> MATERIAL TO PROCESS
· · · · · · ·

[flow/config.mk]
export PLATFORM = sky130hd
export DESIGN_NAME = control
export DESIGN_NICKNAME = control
export VERILOG_FILES = /design/flow/design.v
export SDC_FILE = /design/flow/constraint.sdc
export NUM_CORES = 4
export LEC_CHECK = 1
export CORE_AREA = 10 10 184 184
export DIE_AREA = 0 0 194 194
[flow/constraint.sdc]
current_design control

set clk_period 9.1
set clk_io_pct 0.2

create_clock -name clk0 -period $clk_period [get_ports {in_clk}]

set non_clock_inputs [all_inputs -no_clocks]
set_input_delay [expr $clk_period * $clk_io_pct] -clock clk0 $non_clock_inputs
set_output_delay [expr $clk_period * $clk_io_pct] -clock clk0 [all_outputs]
[flow/design.v]
module control(
  input in_clk,
  input in_wr_number_of_ones,
  input [7:0] in_searched_number_of_ones,
  input [7:0] in_hamming_weight,
  input [127:0] in_key_candidate,
  output [127:0] out_key
);
	reg [7:0] searched_number_of_ones = 8'd0;
	reg [127:0] candidate = 128'd0;
	always @(posedge in_clk)
	begin
		if (in_wr_number_of_ones == 1) begin
			 searched_number_of_ones <= in_searched_number_of_ones;
		end
		if (in_hamming_weight == searched_number_of_ones) begin
			candidate <= in_key_candidate;
		end
		else begin
			candidate <= 128'd0;
		end
	end
	assign out_key = candidate;
endmodule
[flow/run.sh]
#!/bin/bash
# OpenROAD 26Q1-2900-gdf79404cd8, Yosys 0.63+post, stock flow scripts
make -C /OpenROAD-flow-scripts/flow DESIGN_CONFIG=/design/flow/config.mk WORK_HOME=/design/flow/orfs finish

· · · · · · ·

> EXERCISE INSTRUCTIONS
Quote, word for word, every line starting at the one that contains "reg [127:0] candidate = 128'd0;" and ending with the final line of the entries.

> SOLUTION FOR THIS TASK
	reg [127:0] candidate = 128'd0;
	always @(posedge in_clk)
	begin
		if (in_wr_number_of_ones == 1) begin
			 searched_number_of_ones <= in_searched_number_of_ones;
		end
		if (in_hamming_weight == searched_number_of_ones) begin
			candidate <= in_key_candidate;
		end
		else begin
			candidate <= 128'd0;
		end
	end
	assign out_key = candidate;
endmodule
[flow/run.sh]
#!/bin/bash
# OpenROAD 26Q1-2900-gdf79404cd8, Yosys 0.63+post, stock flow scripts
make -C /OpenROAD-flow-scripts/flow DESIGN_CONFIG=/design/flow/config.mk WORK_HOME=/design/flow/orfs finish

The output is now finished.